Nuclear ARVCF protein binds splicing factors and contributes to the regulation of alternative splicing
- J Biol Chem. 2014 May 2;289(18):12421-34. doi: 10.1074/jbc.M113.530717.
- 1. From the Division of Vascular Oncology and Metastasis, German Cancer Research Center, DKFZ-ZMBH Alliance, 69120 Heidelberg, Germany.
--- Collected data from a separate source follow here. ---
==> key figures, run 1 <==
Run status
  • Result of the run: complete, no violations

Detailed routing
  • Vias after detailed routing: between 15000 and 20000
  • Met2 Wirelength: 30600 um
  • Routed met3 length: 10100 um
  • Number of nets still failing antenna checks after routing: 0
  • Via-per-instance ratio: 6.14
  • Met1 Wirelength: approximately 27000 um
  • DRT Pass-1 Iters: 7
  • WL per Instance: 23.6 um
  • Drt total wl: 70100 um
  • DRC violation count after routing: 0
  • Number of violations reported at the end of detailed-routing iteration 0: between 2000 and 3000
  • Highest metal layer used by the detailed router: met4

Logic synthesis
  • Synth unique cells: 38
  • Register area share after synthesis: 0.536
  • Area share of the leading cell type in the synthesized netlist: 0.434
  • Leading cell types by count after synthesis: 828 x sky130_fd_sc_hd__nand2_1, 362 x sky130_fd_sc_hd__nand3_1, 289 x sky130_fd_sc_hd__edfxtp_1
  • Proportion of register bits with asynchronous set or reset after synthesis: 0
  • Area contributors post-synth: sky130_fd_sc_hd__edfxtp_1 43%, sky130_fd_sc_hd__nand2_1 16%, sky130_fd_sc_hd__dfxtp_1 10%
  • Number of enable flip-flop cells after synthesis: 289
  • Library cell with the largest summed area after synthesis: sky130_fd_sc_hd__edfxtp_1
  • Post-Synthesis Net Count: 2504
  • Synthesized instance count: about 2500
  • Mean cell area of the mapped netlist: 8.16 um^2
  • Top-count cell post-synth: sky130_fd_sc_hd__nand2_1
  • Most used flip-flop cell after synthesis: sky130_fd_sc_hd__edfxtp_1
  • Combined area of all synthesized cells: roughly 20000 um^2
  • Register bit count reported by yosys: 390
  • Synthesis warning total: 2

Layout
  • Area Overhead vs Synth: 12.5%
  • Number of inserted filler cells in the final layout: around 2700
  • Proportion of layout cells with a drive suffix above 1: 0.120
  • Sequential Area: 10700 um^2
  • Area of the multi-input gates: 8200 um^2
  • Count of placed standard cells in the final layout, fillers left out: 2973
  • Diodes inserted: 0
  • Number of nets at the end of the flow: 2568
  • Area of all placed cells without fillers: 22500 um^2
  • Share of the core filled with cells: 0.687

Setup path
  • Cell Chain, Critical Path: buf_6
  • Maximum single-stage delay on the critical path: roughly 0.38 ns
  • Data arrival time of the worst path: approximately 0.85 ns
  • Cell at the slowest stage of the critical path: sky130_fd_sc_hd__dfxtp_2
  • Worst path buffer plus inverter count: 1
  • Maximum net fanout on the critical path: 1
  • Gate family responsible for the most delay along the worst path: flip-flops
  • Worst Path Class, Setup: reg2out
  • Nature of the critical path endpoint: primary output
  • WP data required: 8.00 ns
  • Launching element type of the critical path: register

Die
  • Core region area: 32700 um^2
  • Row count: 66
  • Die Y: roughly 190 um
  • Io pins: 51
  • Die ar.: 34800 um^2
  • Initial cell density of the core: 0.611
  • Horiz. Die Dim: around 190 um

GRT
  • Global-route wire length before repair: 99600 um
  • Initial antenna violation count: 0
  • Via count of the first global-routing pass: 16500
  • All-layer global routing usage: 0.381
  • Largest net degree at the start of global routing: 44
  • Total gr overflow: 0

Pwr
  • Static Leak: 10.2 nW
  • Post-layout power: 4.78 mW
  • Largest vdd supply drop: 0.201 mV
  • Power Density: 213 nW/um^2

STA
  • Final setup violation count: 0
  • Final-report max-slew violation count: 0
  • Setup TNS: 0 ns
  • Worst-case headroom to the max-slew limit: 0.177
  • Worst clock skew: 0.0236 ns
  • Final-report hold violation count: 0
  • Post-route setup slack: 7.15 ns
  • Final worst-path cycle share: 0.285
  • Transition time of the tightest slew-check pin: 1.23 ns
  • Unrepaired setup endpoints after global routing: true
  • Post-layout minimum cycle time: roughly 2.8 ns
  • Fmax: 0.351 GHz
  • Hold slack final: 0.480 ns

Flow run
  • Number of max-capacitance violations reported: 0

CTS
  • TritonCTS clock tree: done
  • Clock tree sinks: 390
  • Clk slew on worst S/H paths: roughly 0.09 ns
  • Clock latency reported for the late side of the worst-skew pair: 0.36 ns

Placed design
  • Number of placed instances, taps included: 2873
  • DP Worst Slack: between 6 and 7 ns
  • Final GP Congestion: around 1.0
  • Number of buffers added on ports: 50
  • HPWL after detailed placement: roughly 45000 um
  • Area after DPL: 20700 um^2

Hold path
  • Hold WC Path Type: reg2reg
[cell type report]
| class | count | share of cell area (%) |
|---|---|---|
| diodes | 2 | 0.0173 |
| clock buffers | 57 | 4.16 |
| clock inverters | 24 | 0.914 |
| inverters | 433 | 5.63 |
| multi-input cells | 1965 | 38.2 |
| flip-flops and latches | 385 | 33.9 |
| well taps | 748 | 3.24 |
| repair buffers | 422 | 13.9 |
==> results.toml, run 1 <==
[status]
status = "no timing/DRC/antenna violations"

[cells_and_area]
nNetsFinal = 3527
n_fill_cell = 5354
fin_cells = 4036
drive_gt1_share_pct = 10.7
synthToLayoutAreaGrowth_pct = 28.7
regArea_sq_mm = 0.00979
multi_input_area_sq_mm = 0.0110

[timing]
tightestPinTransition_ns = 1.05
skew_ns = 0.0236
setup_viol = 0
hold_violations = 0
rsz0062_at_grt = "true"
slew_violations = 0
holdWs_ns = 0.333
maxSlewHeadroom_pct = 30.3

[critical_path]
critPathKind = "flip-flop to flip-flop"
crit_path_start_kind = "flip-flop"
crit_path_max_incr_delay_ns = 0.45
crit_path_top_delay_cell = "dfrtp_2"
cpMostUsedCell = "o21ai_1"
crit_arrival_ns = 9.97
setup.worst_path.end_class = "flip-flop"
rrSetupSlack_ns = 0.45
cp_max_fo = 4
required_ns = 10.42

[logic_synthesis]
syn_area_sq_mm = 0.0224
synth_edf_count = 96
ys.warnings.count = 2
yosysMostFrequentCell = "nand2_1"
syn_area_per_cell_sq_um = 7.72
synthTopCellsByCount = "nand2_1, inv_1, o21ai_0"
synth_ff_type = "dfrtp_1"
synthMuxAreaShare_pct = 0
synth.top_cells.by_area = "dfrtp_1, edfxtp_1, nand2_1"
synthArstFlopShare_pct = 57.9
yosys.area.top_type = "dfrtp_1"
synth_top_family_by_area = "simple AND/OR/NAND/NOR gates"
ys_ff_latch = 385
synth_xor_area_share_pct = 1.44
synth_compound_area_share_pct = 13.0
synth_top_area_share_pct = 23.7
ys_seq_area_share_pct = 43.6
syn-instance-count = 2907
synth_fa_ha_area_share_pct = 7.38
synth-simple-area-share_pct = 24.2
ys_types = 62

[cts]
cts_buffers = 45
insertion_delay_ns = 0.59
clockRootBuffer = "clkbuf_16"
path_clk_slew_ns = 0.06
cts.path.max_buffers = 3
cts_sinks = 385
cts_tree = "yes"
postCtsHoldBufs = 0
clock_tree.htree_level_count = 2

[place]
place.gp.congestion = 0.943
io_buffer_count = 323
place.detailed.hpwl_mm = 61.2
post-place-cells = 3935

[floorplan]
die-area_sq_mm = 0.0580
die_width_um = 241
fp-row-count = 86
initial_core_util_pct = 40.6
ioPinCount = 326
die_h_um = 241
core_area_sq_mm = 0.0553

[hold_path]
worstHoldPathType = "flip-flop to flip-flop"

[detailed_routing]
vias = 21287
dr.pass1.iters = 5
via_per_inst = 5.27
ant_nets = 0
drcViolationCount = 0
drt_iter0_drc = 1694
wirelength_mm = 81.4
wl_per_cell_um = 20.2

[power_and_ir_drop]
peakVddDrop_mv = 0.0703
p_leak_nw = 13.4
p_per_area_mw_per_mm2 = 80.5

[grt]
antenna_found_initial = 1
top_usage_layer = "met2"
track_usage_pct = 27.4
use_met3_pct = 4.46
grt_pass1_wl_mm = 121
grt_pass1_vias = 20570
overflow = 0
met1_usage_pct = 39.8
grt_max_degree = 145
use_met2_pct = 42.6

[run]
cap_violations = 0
This is an optimization exercise on Yosys and OpenROAD, whose aim is small area, a short achievable clock period and few clock cycles per item, not a production implementation. Only simulation tests tie the RTL to the original design; equivalence was not proved. Power is estimated from default activity; no workload was simulated.

--- design/flow/design.v ---
`timescale 1ns/1ps
module ma_core_ema(clk, upd, ld, in_price, out_avg);
  parameter ALPHA_SH = 4;
  localparam W = 32 + ALPHA_SH;
  input clk;
  input upd;                
  input ld;                 
  input  [31:0] in_price;
  output [31:0] out_avg;
  reg [31:0] out_avg;
  wire [W-1:0] x_ext = {{ALPHA_SH{in_price[31]}}, in_price};
  wire [W-1:0] x_shl = {in_price, {ALPHA_SH{1'b0}}};
  wire [W-1:0] a_ext = {{ALPHA_SH{out_avg[31]}}, out_avg};
  wire [W-1:0] a_shl = {out_avg, {ALPHA_SH{1'b0}}};
  wire [W-1:0] t;
  wire [W-1:0] opx = ({W{upd}} & x_ext) | ({W{ld}} & x_shl);
  generate
    if (ALPHA_SH == 1) begin : g_two
      wire [W-1:0] opa = ({W{upd}} & a_ext) | ({W{~upd & ~ld}} & a_shl);
      assign t = opx + opa;
    end else begin : g_csa
      wire [W-1:0] p = {W{~ld}} & a_shl;
      wire [W-1:0] n = {W{upd}} & ~a_ext;
      wire [W-1:0] s = opx ^ p ^ n;
      wire [W-1:0] c = (opx & p) | (opx & n) | (p & n);
      assign t = s + {c[W-2:0], upd};
    end
  endgenerate
  always @(posedge clk)
    out_avg <= t[W-1:ALPHA_SH];
endmodule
The armadillo repeat protein ARVCF is a component of adherens junctions. Similar to related proteins, such as p120-catenin and β-catenin, with known signaling functions, localization studies indicate a cytoplasmic and a nuclear pool of ARVCF. We find that ARVCF interacts with different proteins involved in mRNA-processing: the splicing factor SRSF1 (SF2/ASF), the RNA helicase p68 (DDX5), and the heterogeneous nuclear ribonucleoprotein hnRNP H2. All three proteins bind to ARVCF in an RNA-independent manner. Furthermore, ARVCF occurs in large RNA-containing complexes that contain both spliced and unspliced mRNAs of housekeeping genes. By domain analysis, we show that interactions occur via the ARVCF C terminus. Overexpression of ARVCF, p68, SRSF1, and hnRNP H2 induces a significant increase in splicing activity of a reporter mRNA. Upon depletion of ARVCF followed by RNA sequence analysis, several alternatively spliced transcripts are significantly changed. Therefore, we conclude that nuclear ARVCF influences splicing of pre-mRNAs. We hypothesize that ARVCF is involved in alternative splicing, generating proteomic diversity, and its deregulation may contribute to diseased states, such as Cancer and neurological disorders.